Below are some records. Print exactly the lines between the one holding "CTS buffers: 30" and the one holding "Hold depth: 2", inclusive, and nothing else.
*** Available records Section Begins ***
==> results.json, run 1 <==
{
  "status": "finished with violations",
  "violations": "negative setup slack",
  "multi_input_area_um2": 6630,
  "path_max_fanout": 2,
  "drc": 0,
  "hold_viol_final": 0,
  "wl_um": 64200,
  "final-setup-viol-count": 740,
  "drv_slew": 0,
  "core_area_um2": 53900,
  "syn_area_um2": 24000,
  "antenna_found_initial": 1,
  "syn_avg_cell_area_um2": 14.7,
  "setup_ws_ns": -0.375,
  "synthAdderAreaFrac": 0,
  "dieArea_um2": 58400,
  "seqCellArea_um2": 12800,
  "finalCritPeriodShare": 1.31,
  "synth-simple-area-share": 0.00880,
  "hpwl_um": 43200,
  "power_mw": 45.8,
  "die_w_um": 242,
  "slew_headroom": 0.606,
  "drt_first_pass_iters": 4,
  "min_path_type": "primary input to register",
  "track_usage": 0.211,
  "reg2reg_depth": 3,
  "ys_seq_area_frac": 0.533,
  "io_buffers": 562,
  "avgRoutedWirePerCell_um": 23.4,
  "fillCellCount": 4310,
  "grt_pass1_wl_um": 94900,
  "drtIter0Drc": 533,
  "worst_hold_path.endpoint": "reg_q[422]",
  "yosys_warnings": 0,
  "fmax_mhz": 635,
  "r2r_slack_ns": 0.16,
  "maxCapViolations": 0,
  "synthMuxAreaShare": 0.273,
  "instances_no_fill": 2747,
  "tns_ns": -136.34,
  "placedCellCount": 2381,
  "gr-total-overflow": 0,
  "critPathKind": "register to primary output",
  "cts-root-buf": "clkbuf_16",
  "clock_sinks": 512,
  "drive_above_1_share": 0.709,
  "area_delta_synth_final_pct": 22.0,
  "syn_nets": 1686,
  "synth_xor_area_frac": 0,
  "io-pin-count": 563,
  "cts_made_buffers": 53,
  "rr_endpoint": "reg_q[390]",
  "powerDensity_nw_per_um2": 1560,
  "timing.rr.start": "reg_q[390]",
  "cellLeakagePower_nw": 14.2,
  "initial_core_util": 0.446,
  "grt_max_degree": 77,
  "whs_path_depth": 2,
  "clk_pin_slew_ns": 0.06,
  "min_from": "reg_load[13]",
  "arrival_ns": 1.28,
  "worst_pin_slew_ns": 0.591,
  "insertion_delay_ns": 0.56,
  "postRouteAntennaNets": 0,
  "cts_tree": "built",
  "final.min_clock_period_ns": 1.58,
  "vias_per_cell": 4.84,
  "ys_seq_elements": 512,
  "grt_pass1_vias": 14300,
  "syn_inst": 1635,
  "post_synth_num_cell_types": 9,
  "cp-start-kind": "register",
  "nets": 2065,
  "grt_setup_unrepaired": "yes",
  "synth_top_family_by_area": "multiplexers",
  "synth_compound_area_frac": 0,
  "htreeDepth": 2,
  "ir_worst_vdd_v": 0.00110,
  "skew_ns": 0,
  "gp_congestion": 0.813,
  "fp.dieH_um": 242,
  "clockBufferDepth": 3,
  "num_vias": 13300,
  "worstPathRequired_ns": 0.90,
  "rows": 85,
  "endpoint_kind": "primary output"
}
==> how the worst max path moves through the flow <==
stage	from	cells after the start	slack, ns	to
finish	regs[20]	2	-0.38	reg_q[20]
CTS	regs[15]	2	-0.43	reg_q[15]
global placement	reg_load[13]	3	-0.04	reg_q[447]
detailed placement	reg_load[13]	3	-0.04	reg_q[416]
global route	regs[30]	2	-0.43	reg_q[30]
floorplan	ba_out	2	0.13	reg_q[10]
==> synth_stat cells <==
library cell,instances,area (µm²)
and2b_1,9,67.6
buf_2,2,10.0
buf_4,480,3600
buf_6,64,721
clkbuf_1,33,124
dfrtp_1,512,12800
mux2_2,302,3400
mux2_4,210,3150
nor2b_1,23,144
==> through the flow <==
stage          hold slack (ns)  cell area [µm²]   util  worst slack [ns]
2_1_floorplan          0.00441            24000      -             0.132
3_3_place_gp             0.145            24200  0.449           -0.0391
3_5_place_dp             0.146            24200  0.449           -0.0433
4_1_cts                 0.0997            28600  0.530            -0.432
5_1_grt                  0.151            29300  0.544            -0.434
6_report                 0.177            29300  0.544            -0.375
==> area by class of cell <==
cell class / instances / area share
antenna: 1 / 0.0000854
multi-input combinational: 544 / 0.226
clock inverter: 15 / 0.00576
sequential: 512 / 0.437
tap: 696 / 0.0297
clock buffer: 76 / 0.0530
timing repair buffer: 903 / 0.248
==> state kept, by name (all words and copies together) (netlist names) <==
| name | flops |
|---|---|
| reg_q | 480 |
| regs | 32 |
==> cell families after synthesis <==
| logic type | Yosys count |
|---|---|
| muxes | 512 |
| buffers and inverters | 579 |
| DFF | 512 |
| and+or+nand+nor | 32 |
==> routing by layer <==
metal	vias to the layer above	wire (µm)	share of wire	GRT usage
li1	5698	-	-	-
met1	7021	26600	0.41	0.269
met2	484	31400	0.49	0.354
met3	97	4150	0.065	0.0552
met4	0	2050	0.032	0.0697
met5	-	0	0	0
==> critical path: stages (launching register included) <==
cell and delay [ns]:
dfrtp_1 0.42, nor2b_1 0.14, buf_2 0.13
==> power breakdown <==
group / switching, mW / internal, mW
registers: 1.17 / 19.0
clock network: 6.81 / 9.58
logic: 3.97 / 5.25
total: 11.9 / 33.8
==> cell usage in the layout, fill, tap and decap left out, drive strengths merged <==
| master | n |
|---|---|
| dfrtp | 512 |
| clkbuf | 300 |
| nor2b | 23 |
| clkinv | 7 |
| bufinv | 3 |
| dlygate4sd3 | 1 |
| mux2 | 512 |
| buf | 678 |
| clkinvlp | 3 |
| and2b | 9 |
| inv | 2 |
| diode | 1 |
**src/design/eth_stats_pkg.sv**
```systemverilog
// one 8-byte beat per cycle with byte 0 in the msb; counts are 16 bits and saturate
`default_nettype none

package eth_stats_pkg;

	// data path
	typedef logic [63:0] beat_t;

	localparam int BEAT_BYTES = 8;
	localparam int EMPTY_W    = 3;
	localparam int CNT_W_DEF  = 13;

	// header byte offsets from the first byte of the destination address
	localparam int DA_OFS        = 0;
	localparam int TYPE_OFS      = 12;
	localparam int OPCODE_OFS    = 14;
	localparam int VLAN_TYPE_OFS = 16;
	localparam int SVLAN_LEN_OFS = 20;
	localparam int HDR_BYTES     = 24;

	localparam logic [15:0] ETYPE_VLAN   = 16'h8100;
	localparam logic [15:0] ETYPE_CTRL   = 16'h8808;
	localparam logic [15:0] OPCODE_PAUSE = 16'h0001;
	localparam logic [15:0] OPCODE_PFC   = 16'h0101;

	// length rules
	localparam int CRC_BYTES       = 4;
	localparam int BASE_HDR_BYTES  = 14;
	localparam int VLAN_TAG_BYTES  = 4;
	localparam int SVLAN_TAG_BYTES = 8;
	localparam int MIN_FRAME_BYTES = 64;
	localparam int MAX_LEN_FIELD   = 1500;

	typedef struct packed {
		logic        ucast;
		logic        mcast;
		logic        bcast;
		logic        vlan;
		logic        svlan;
		logic        ctrl;
		logic        pause;
		logic        pfc;
		logic [15:0] len_field;
	} frm_class_t;

	typedef struct packed {
		logic [15:0] frame_bcnt;
		logic [15:0] data_bcnt;
	} frm_len_t;

	localparam int STATS_W = 40;
	localparam int ERR_W   = 3;

endpackage

`default_nettype wire

```
**src/design/align_pipe.sv**
```systemverilog
// DEPTH must be at least 1; every stage clears to zero on reset
`timescale 1ns/10ps
`default_nettype none

module align_pipe #(
	parameter type T     = logic,
	parameter int  DEPTH = 1
) (
	input  wire  clk,
	input  wire  rst_n_i,
	input  var T d_i,
	output T     q_o
);

	T stage_q [DEPTH];

	always_ff @(posedge clk or negedge rst_n_i) begin
		if (!rst_n_i) begin
			for (int i = 0; i < DEPTH; i++)
				stage_q[i] <= '0;
		end else begin
			stage_q[0] <= d_i;
			for (int i = 1; i < DEPTH; i++)
				stage_q[i] <= stage_q[i-1];
		end
	end

	assign q_o = stage_q[DEPTH-1];

endmodule

`default_nettype wire

```
**src/design/eth_hdr_classify.sv**
```systemverilog
// decodes only the first 24 header bytes; bytes a short frame never carried read as zero
`timescale 1ns/10ps
`default_nettype none

module eth_hdr_classify
	import eth_stats_pkg::*;
(
	input  wire        clk,
	input  wire        rst_n_i,
	input  wire beat_t frm_data_i,
	input  wire        frm_sop_i,
	input  wire        frm_eop_i,
	input  wire        frm_valid_i,
	output frm_class_t hdr_o,
	output logic       hdr_done_o
);

	localparam int HDR_W  = HDR_BYTES * 8;
	localparam int BEAT_W = BEAT_BYTES * 8;

	logic [HDR_W-1:0] hdr_q;
	logic [HDR_W-1:0] hdr_cur;
	logic [1:0]       beat_idx;
	logic [1:0]       cur_idx;
	logic [47:0]      da;
	logic [15:0]      etype;
	logic [15:0]      inner_type;
	logic [15:0]      opcode;
	logic             vlan_type;
	frm_class_t       hdr_nxt;

	function automatic logic [15:0] field16(input logic [HDR_W-1:0] hdr, input int ofs);
		return hdr[HDR_W - 1 - ofs * 8 -: 16];
	endfunction

	// ------------------------------------------------------------------
	// header capture, beats 0 to 2
	// ------------------------------------------------------------------
	assign cur_idx = frm_sop_i ? 2'd0 : beat_idx;

	always_comb begin
		hdr_cur = frm_sop_i ? '0 : hdr_q;
		// the eop beat itself joins the decode
		if (cur_idx != 2'd3)
			hdr_cur[HDR_W - 1 - BEAT_W * cur_idx -: BEAT_W] = frm_data_i;
	end

	always_ff @(posedge clk or negedge rst_n_i) begin
		if (!rst_n_i) begin
			hdr_q    <= '0;
			beat_idx <= '0;
		end else if (frm_valid_i) begin
			hdr_q <= hdr_cur;
			// stop at 3, later beats carry no header
			if (cur_idx != 2'd3)
				beat_idx <= cur_idx + 2'd1;
			else
				beat_idx <= cur_idx;
		end
	end

	// ------------------------------------------------------------------
	// class decode
	// ------------------------------------------------------------------
	assign da         = hdr_cur[HDR_W - 1 - DA_OFS * 8 -: 48];
	assign etype      = field16(hdr_cur, TYPE_OFS);
	assign inner_type = field16(hdr_cur, VLAN_TYPE_OFS);
	assign opcode     = field16(hdr_cur, OPCODE_OFS);
	assign vlan_type  = (etype == ETYPE_VLAN);

	always_comb begin
		// group bit is bit 0 of the first address byte
		hdr_nxt.bcast = &da;
		hdr_nxt.mcast = da[40] & ~(&da);
		hdr_nxt.ucast = ~da[40];
		hdr_nxt.svlan = vlan_type & (inner_type == ETYPE_VLAN);
		hdr_nxt.vlan  = vlan_type & (inner_type != ETYPE_VLAN);
		hdr_nxt.ctrl  = (etype == ETYPE_CTRL);
		hdr_nxt.pause = hdr_nxt.ctrl & (opcode == OPCODE_PAUSE);
		hdr_nxt.pfc   = hdr_nxt.ctrl & (opcode == OPCODE_PFC);
		if (hdr_nxt.svlan)
			hdr_nxt.len_field = field16(hdr_cur, SVLAN_LEN_OFS);
		else if (hdr_nxt.vlan)
			hdr_nxt.len_field = inner_type;
		else
			hdr_nxt.len_field = etype;
	end

	always_ff @(posedge clk) begin
		if (frm_valid_i && frm_eop_i)
			hdr_o <= hdr_nxt;
	end

	always_ff @(posedge clk or negedge rst_n_i) begin
		if (!rst_n_i)
			hdr_done_o <= 1'b0;
		else
			hdr_done_o <= frm_valid_i & frm_eop_i;
	end

endmodule

`default_nettype wire

```
**src/design/eth_len_count.sv**
```systemverilog
// CNT_W up to 28; beat count saturates, frame count saturates at FFFFh
`timescale 1ns/10ps
`default_nettype none

module eth_len_count
	import eth_stats_pkg::*;
#(
	parameter int CNT_W = CNT_W_DEF
) (
	input  wire               clk,
	input  wire               rst_n_i,
	input  wire               frm_sop_i,
	input  wire               frm_eop_i,
	input  wire [EMPTY_W-1:0] frm_empty_i,
	input  wire               frm_valid_i,
	input  wire               cfg_crc_included_i,
	output frm_len_t          len_o,
	output logic              len_done_o
);

	logic [CNT_W-1:0] beat_cnt;
	logic [CNT_W-1:0] beat_nxt;
	logic [31:0]      rx_bytes;
	logic [31:0]      frame_wide;
	logic [15:0]      frame_sat;
	logic [15:0]      data_nxt;

	// beats so far including the current one
	always_comb begin
		if (frm_sop_i)
			beat_nxt = CNT_W'(1);
		else if (&beat_cnt)
			beat_nxt = beat_cnt;
		else
			beat_nxt = beat_cnt + CNT_W'(1);
	end

	always_ff @(posedge clk or negedge rst_n_i) begin
		if (!rst_n_i)
			beat_cnt <= '0;
		else if (frm_valid_i)
			beat_cnt <= beat_nxt;
	end

	// ------------------------------------------------------------------
	// byte counts on the eop beat
	// ------------------------------------------------------------------
	assign rx_bytes   = 32'(beat_nxt) * BEAT_BYTES - 32'(frm_empty_i);
	assign frame_wide = cfg_crc_included_i ? rx_bytes : rx_bytes + CRC_BYTES;
	assign frame_sat  = (frame_wide > 32'hFFFF) ? 16'hFFFF : frame_wide[15:0];

	// tag bytes stay in, the classifier owns the tag class
	assign data_nxt = (frame_sat > 16'(CRC_BYTES + BASE_HDR_BYTES)) ?
		frame_sat - 16'(CRC_BYTES + BASE_HDR_BYTES) : 16'd0;

	always_ff @(posedge clk) begin
		if (frm_valid_i && frm_eop_i) begin
			len_o.frame_bcnt <= frame_sat;
			len_o.data_bcnt  <= data_nxt;
		end
	end

	always_ff @(posedge clk or negedge rst_n_i) begin
		if (!rst_n_i)
			len_done_o <= 1'b0;
		else
			len_done_o <= frm_valid_i & frm_eop_i;
	end

endmodule

`default_nettype wire

```
**src/design/eth_stats_merge.sv**
```systemverilog
// hdr_i, len_i and the config inputs must hold for one cycle after done_i
`timescale 1ns/10ps
`default_nettype none

module eth_stats_merge
	import eth_stats_pkg::*;
(
	input  wire               clk,
	input  wire               rst_n_i,
	input  wire frm_class_t   hdr_i,
	input  wire frm_len_t     len_i,
	input  wire               done_i,
	input  wire [15:0]        cfg_max_frm_length_i,
	input  wire               cfg_vlandet_disable_i,
	output logic [STATS_W-1:0] stats_o,
	output logic              stats_valid_o,
	output logic [ERR_W-1:0]  frm_error_o
);

	frm_class_t       hdr_s1;
	bit               done_s1;
	logic [15:0]      tag_bytes;
	logic [15:0]      meas_bytes;
	logic [15:0]      pld_nxt;
	logic             tag_ignored;
	logic [ERR_W-1:0] err_nxt;
	logic [15:0]      pld_s1;
	logic [15:0]      frame_s1;
	logic [ERR_W-1:0] err_s1;

	// class and done flag ride alongside stage 1
	align_pipe #(.T(frm_class_t), .DEPTH(1)) hdr_pipe_inst (
		.clk     (clk),
		.rst_n_i (rst_n_i),
		.d_i     (hdr_i),
		.q_o     (hdr_s1)
	);

	align_pipe #(.T(bit), .DEPTH(1)) done_pipe_inst (
		.clk     (clk),
		.rst_n_i (rst_n_i),
		.d_i     (done_i),
		.q_o     (done_s1)
	);

	// ------------------------------------------------------------------
	// stage 1, payload count and checks
	// ------------------------------------------------------------------
	always_comb begin
		if (hdr_i.svlan)
			tag_bytes = 16'(SVLAN_TAG_BYTES);
		else if (hdr_i.vlan)
			tag_bytes = 16'(VLAN_TAG_BYTES);
		else
			tag_bytes = 16'd0;
		meas_bytes = (len_i.data_bcnt > tag_bytes) ? len_i.data_bcnt - tag_bytes : 16'd0;
		pld_nxt = cfg_vlandet_disable_i ? meas_bytes + tag_bytes : meas_bytes;
		// no length check on control frames or tags passed through as data
		tag_ignored = cfg_vlandet_disable_i & (hdr_i.vlan | hdr_i.svlan);
		err_nxt[0] = len_i.frame_bcnt < 16'(MIN_FRAME_BYTES);
		err_nxt[1] = len_i.frame_bcnt > cfg_max_frm_length_i;
		err_nxt[2] = (hdr_i.len_field <= 16'(MAX_LEN_FIELD)) &
			(hdr_i.len_field > meas_bytes) & ~hdr_i.ctrl & ~tag_ignored;
	end

	always_ff @(posedge clk) begin
		pld_s1   <= pld_nxt;
		frame_s1 <= len_i.frame_bcnt;
		err_s1   <= err_nxt;
	end

	// ------------------------------------------------------------------
	// stage 2, stats vector
	// ------------------------------------------------------------------
	always_ff @(posedge clk) begin
		if (done_s1) begin
			stats_o <= {hdr_s1.pfc, hdr_s1.ucast, hdr_s1.mcast, hdr_s1.bcast,
				hdr_s1.pause, hdr_s1.ctrl, hdr_s1.vlan, hdr_s1.svlan, frame_s1, pld_s1};
			frm_error_o <= err_s1;
		end
	end

	always_ff @(posedge clk or negedge rst_n_i) begin
		if (!rst_n_i)
			stats_valid_o <= 1'b0;
		else
			stats_valid_o <= done_s1;
	end

endmodule

`default_nettype wire

```
**src/design/eth_rx_stats.sv**
```systemverilog
// no back-pressure; stats_valid_o pulses three clock edges after the eop beat is taken
`timescale 1ns/10ps
`default_nettype none

module eth_rx_stats
	import eth_stats_pkg::*;
#(
	parameter int CNT_W = CNT_W_DEF
) (
	input  wire                clk,
	input  wire                rst_n_i,
	input  wire beat_t         frm_data_i,
	input  wire                frm_sop_i,
	input  wire                frm_eop_i,
	input  wire [EMPTY_W-1:0]  frm_empty_i,
	input  wire                frm_valid_i,
	input  wire                cfg_crc_included_i,
	input  wire [15:0]         cfg_max_frm_length_i,
	input  wire                cfg_vlandet_disable_i,
	output logic [STATS_W-1:0] stats_o,
	output logic               stats_valid_o,
	output logic [ERR_W-1:0]   frm_error_o
);

	frm_class_t hdr_res;
	frm_len_t   len_res;
	logic       len_done;

	// classifier and counter see the same beats
	eth_hdr_classify hdr_classify_inst (
		.clk         (clk),
		.rst_n_i     (rst_n_i),
		.frm_data_i  (frm_data_i),
		.frm_sop_i   (frm_sop_i),
		.frm_eop_i   (frm_eop_i),
		.frm_valid_i (frm_valid_i),
		.hdr_o       (hdr_res),
		.hdr_done_o  ()
	);

	eth_len_count #(.CNT_W(CNT_W)) len_count_inst (
		.clk                (clk),
		.rst_n_i            (rst_n_i),
		.frm_sop_i          (frm_sop_i),
		.frm_eop_i          (frm_eop_i),
		.frm_empty_i        (frm_empty_i),
		.frm_valid_i        (frm_valid_i),
		.cfg_crc_included_i (cfg_crc_included_i),
		.len_o              (len_res),
		.len_done_o         (len_done)
	);

	// both done flags match, one is enough
	eth_stats_merge stats_merge_inst (
		.clk                   (clk),
		.rst_n_i               (rst_n_i),
		.hdr_i                 (hdr_res),
		.len_i                 (len_res),
		.done_i                (len_done),
		.cfg_max_frm_length_i  (cfg_max_frm_length_i),
		.cfg_vlandet_disable_i (cfg_vlandet_disable_i),
		.stats_o               (stats_o),
		.stats_valid_o         (stats_valid_o),
		.frm_error_o           (frm_error_o)
	);

endmodule

`default_nettype wire

```
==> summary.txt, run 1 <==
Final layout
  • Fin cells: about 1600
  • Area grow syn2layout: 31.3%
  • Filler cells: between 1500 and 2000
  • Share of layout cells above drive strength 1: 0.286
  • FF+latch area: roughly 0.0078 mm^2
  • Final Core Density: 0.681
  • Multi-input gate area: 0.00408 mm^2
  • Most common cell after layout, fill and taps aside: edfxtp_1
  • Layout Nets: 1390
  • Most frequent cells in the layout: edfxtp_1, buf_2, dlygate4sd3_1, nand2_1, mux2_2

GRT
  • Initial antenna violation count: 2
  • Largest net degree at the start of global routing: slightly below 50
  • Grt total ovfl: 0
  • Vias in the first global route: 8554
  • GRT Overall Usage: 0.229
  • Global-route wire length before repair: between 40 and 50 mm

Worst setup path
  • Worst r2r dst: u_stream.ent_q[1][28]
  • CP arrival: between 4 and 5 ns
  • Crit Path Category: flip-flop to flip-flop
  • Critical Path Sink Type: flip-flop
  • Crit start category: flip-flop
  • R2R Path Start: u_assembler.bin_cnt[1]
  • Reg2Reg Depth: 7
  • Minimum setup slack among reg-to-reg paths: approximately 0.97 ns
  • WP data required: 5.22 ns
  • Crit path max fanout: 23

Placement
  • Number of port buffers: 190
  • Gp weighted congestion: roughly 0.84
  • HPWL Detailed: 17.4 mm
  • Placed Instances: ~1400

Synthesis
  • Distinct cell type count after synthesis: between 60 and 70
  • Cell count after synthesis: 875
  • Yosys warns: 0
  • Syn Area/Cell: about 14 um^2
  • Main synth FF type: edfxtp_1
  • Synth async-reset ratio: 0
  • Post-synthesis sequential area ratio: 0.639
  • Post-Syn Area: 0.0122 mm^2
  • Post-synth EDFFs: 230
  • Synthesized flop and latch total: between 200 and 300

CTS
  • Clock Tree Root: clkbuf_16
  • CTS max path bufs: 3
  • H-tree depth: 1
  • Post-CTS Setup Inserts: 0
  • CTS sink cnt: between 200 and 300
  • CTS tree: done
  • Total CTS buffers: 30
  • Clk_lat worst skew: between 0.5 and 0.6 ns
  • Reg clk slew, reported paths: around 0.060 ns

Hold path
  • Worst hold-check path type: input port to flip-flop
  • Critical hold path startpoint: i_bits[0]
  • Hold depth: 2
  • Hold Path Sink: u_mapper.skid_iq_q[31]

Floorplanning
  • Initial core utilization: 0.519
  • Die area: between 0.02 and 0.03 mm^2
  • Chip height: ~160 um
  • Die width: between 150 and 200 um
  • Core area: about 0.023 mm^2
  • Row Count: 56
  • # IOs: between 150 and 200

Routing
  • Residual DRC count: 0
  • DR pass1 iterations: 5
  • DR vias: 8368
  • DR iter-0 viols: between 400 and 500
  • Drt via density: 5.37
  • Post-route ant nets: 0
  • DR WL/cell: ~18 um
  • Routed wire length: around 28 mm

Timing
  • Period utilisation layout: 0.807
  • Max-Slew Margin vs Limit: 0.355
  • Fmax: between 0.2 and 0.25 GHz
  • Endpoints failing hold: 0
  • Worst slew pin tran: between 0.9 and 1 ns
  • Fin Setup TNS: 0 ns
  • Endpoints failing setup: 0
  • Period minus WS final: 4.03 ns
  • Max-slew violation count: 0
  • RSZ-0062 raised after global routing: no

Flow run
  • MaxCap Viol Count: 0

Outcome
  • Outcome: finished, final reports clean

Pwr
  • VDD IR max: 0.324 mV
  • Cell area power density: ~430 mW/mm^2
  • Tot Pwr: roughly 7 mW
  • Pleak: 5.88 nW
### config.mk
export PLATFORM = sky130hd
export DESIGN_NAME = interrupt_controller
export DESIGN_NICKNAME = d
export VERILOG_FILES = /design/src/common/io_pkg.sv /design/src/logic/interrupt_controller.sv
export VERILOG_INCLUDE_DIRS = /design/src /design/src/common
export SDC_FILE = /design/constraint.sdc
export NUM_CORES = 1
export LEC_CHECK = 0
export BUFFER_PORTS_ARGS = -buffer_cell sky130_fd_sc_hd__buf_4
export CORE_MARGIN = 5
export CORE_UTILIZATION = 27
export DETAILED_ROUTE_END_ITERATION = 8
export PLACE_DENSITY = 0.74
export SLEW_MARGIN = 20
export SYNTH_ARGS = -nofsm -noshare
export SYNTH_HDL_FRONTEND = slang
export SYNTH_SLANG_ARGS = --single-unit
export TNS_END_PERCENT = 30
### constraint.sdc
create_clock -name CLK -period 1.2 [get_ports CLK]
set_clock_uncertainty 0.2 [all_clocks]
set_input_delay 0.24 -clock CLK [delete_from_list [all_inputs] [get_ports CLK]]
set_output_delay 0.24 -clock CLK [all_outputs]
set_load 0.01 [all_outputs]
*** Available records Section Ends ***
**Result of the exercise:**
  • Total CTS buffers: 30
  • Clk_lat worst skew: between 0.5 and 0.6 ns
  • Reg clk slew, reported paths: around 0.060 ns

Hold path
  • Worst hold-check path type: input port to flip-flop
  • Critical hold path startpoint: i_bits[0]
  • Hold depth: 2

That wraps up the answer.